Shape of the genome 2D array is (10, 1000)
Number of total reads generated is 99999


In [21]:
# Building a kallisto index of the simulated experiment, which we'll call transcripts_3.idx
!kallisto index -i transcripts_3.idx simulated.fasta.gz


[build] loading fasta file simulated.fasta.gz
[build] k-mer length: 31
[build] counting k-mers ... done.
[build] building target de Bruijn graph ...  done 
[build] creating equivalence classes ...  done
[build] target de Bruijn graph has 13 contigs and contains 8970 k-mers 



In [22]:
!kallisto quant -i transcripts_3.idx -o experiment --single -l 75 -s 10 simulated.fastq.gz  


[quant] fragment length distribution is truncated gaussian with mean = 75, sd = 10
[index] k-mer length: 31
[index] number of targets: 8
[index] number of k-mers: 8,970
[index] number of equivalence classes: 19
[quant] running in single-end mode
[quant] will process file 1: simulated.fastq.gz
[quant] finding pseudoalignments for the reads ... done
[quant] processed 99,999 reads, 99,999 reads pseudoaligned
[   em] quantifying the abundances ... done
[   em] the Expectation-Maximization algorithm ran for 52 rounds



In [23]:
# calculate nucleotide abundances following the formula: TPM_i = (V_i / L_i) * sum(V_i/L_j)^-1 * 1000000
new_experiment_base_tpm = ((np.array([0.0449,0.0759,0.3279,0.1489,0.1639,0.0457,0.0959,0.0969]) / np.array([4000,2000,3000,4000,4000,3000,2000,2000])) /
 np.sum(np.array([0.0449,0.0759,0.3279,0.1489,0.1639,0.0449,0.0959,0.0969]) / np.array([4000,2000,3000,4000,4000,3000,2000,2000]))) * 1000000
new_experiment_base_tpm = np.ndarray.round(new_experiment_base_tpm,decimals=2)
# Getting the TPM difference in percentages between the calculated baseline TPM and the output from Kalisto
TPM_differnece_in_percentage =  np.abs(np.array([32733.1,107026,313448,111978,103443,54679.9,135347,141346]) /new_experiment_base_tpm - 1) * 100

In [12]:
print(new_experiment_base_tpm)
print(TPM_differnece_in_percentage)

[ 32251.89 109038.67 314042.86 106955.58 117730.16  43768.71 137770.86
 139207.47]
[ 1.49203659  1.84583139  0.18942     4.69579988 12.13551396 24.92920171
  1.75934156  1.53621785]


#### Table of results from my experiment trying to 'correct' Kallisto:
| Transcript | Nucleotide Abundance | Length| Baseline TPM | Kallisto TPM Output | Segments Covered | Percent Difference (Baseline TPM vs Kallisto TPM output)
| --- | --- | --- | --- | --- | --- | --- | 
| Arc 1 |0.0449   |4000 | 32251.89| 32733.1   | ABCD | 1.49% |
| Arc 2 |0.0759   |2000 | 109038.67| 107026  |  BC   | 1.84% |
| Arc 3 |0.3279   |3000 | 314042.86| 313448  |  CDE  | 0.19% |
| Arc 4 |0.1489   |4000 | 106955.58|111978  |   DEFG | 4.70% |
| Arc 5 |0.1639   |4000 | 117730.16| 103443  |  EFGH | 12.14% |
| Arc 6 |0.0457   |3000 | 43768.71| 54679.7  |  FGH  | 24.93%|
| Arc 7 |0.0959   |2000 | 137770.86| 135347 |   GH   | 1.76%|
| Arc 8 |0.0969   |2000 | 139207.47| 141346 |   HI   | 1.54% |

### From the above table of the experiment I performed based on the linear transcriptome I generated, we can see that the baseline TPM is approximately the same as the TPM output from Kallisto.
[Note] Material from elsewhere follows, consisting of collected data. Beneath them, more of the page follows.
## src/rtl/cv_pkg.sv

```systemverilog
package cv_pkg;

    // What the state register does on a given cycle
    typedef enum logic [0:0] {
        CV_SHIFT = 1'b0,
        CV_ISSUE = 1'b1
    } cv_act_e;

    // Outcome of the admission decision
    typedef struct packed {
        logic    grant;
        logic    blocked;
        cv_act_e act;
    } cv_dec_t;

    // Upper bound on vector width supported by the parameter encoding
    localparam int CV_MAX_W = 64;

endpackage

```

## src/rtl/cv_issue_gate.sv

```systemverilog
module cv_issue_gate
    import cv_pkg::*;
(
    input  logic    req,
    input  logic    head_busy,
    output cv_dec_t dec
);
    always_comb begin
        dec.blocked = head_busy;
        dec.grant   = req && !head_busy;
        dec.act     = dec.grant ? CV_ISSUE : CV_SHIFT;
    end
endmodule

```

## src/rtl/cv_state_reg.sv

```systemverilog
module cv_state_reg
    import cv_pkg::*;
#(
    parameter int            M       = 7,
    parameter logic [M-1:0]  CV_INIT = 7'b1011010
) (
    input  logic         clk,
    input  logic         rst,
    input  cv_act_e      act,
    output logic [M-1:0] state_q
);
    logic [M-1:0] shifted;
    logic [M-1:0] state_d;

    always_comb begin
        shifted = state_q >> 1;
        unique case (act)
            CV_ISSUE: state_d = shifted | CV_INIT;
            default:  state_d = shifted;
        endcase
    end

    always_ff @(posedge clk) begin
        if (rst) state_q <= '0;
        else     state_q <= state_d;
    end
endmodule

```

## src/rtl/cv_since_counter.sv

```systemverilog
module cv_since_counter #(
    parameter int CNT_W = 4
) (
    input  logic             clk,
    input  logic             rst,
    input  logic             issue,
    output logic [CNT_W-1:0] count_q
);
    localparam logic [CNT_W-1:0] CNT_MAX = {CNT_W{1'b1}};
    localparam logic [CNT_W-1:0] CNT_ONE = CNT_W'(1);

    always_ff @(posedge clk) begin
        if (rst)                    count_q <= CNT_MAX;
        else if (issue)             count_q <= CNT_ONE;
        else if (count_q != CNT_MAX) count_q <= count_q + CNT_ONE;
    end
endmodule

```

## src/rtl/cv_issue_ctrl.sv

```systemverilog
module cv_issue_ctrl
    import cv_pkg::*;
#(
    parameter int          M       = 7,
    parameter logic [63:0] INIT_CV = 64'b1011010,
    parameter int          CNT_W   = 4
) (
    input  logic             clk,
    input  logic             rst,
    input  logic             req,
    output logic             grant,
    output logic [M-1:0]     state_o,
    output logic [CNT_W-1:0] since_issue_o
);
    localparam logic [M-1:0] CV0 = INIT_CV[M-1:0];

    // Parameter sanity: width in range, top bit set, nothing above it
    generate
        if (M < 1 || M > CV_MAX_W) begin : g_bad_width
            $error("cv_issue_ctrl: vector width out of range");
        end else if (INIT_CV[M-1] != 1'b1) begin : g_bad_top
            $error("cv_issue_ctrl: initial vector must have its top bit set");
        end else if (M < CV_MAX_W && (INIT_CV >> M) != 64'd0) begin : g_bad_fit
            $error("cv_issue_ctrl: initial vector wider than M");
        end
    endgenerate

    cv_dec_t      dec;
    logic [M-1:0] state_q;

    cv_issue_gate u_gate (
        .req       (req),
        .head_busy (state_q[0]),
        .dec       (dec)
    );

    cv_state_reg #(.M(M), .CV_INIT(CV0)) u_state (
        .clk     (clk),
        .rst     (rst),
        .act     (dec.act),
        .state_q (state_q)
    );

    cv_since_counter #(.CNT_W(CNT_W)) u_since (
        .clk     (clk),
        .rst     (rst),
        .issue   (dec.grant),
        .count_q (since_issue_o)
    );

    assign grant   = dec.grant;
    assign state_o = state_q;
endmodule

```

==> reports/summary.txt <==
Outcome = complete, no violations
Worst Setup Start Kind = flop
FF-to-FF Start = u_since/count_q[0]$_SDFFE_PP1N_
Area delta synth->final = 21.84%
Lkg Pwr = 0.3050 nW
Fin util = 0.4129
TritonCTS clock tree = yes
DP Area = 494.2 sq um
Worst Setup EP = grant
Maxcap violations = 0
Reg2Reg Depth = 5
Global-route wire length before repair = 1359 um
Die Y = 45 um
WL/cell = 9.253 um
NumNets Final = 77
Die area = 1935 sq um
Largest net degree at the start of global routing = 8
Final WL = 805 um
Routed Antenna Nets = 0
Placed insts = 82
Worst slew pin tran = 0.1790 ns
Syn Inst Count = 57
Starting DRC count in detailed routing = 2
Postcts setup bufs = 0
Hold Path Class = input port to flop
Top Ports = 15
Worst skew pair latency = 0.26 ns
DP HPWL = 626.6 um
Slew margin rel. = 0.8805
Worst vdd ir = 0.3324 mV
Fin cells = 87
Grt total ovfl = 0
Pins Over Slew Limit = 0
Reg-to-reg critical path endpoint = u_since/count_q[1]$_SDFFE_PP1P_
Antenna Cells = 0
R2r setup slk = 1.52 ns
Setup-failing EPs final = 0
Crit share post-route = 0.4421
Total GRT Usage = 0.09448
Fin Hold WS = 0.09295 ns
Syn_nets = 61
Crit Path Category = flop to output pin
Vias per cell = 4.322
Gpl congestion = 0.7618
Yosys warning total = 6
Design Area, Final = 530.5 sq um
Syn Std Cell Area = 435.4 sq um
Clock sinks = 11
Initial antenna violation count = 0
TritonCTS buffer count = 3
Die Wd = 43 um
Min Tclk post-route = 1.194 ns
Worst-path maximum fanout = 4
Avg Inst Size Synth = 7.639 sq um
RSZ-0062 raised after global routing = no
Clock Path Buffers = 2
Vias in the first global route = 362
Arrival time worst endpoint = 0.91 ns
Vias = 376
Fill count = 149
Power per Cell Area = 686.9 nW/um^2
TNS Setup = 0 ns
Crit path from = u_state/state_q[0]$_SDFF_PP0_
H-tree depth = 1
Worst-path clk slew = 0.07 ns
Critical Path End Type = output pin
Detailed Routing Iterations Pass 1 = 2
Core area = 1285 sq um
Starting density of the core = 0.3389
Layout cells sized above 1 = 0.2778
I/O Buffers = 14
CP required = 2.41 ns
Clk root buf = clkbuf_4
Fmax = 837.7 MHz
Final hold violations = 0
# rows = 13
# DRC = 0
More sepcifically, the TPM similarity has improved for both Arc1 and Arc6. Thus, my hypothesis that Kallisto does not quantificate circular sequence well is generally supported by this result. The difference of 2x that was previously observed in Arc 6 is now reduced to approximately 1.25x after the experiment, but this is still a significant difference. I suspect that this difference is due to segment overlap: all segments (FGH) of Arc 6 is in Arc 5 also all part of Arc 7 (GH) is in Arc 6. However, this new hypothesis needs to be proved by further anaylsis.

### Overall, I conclude that the discrepancy we are seeing with Kallisto's quantification is partially due to the transcriptome being circular. In addition, further experiments should explore the impact of significant segment overlap on Kallisto's quantificatoin accuarcy.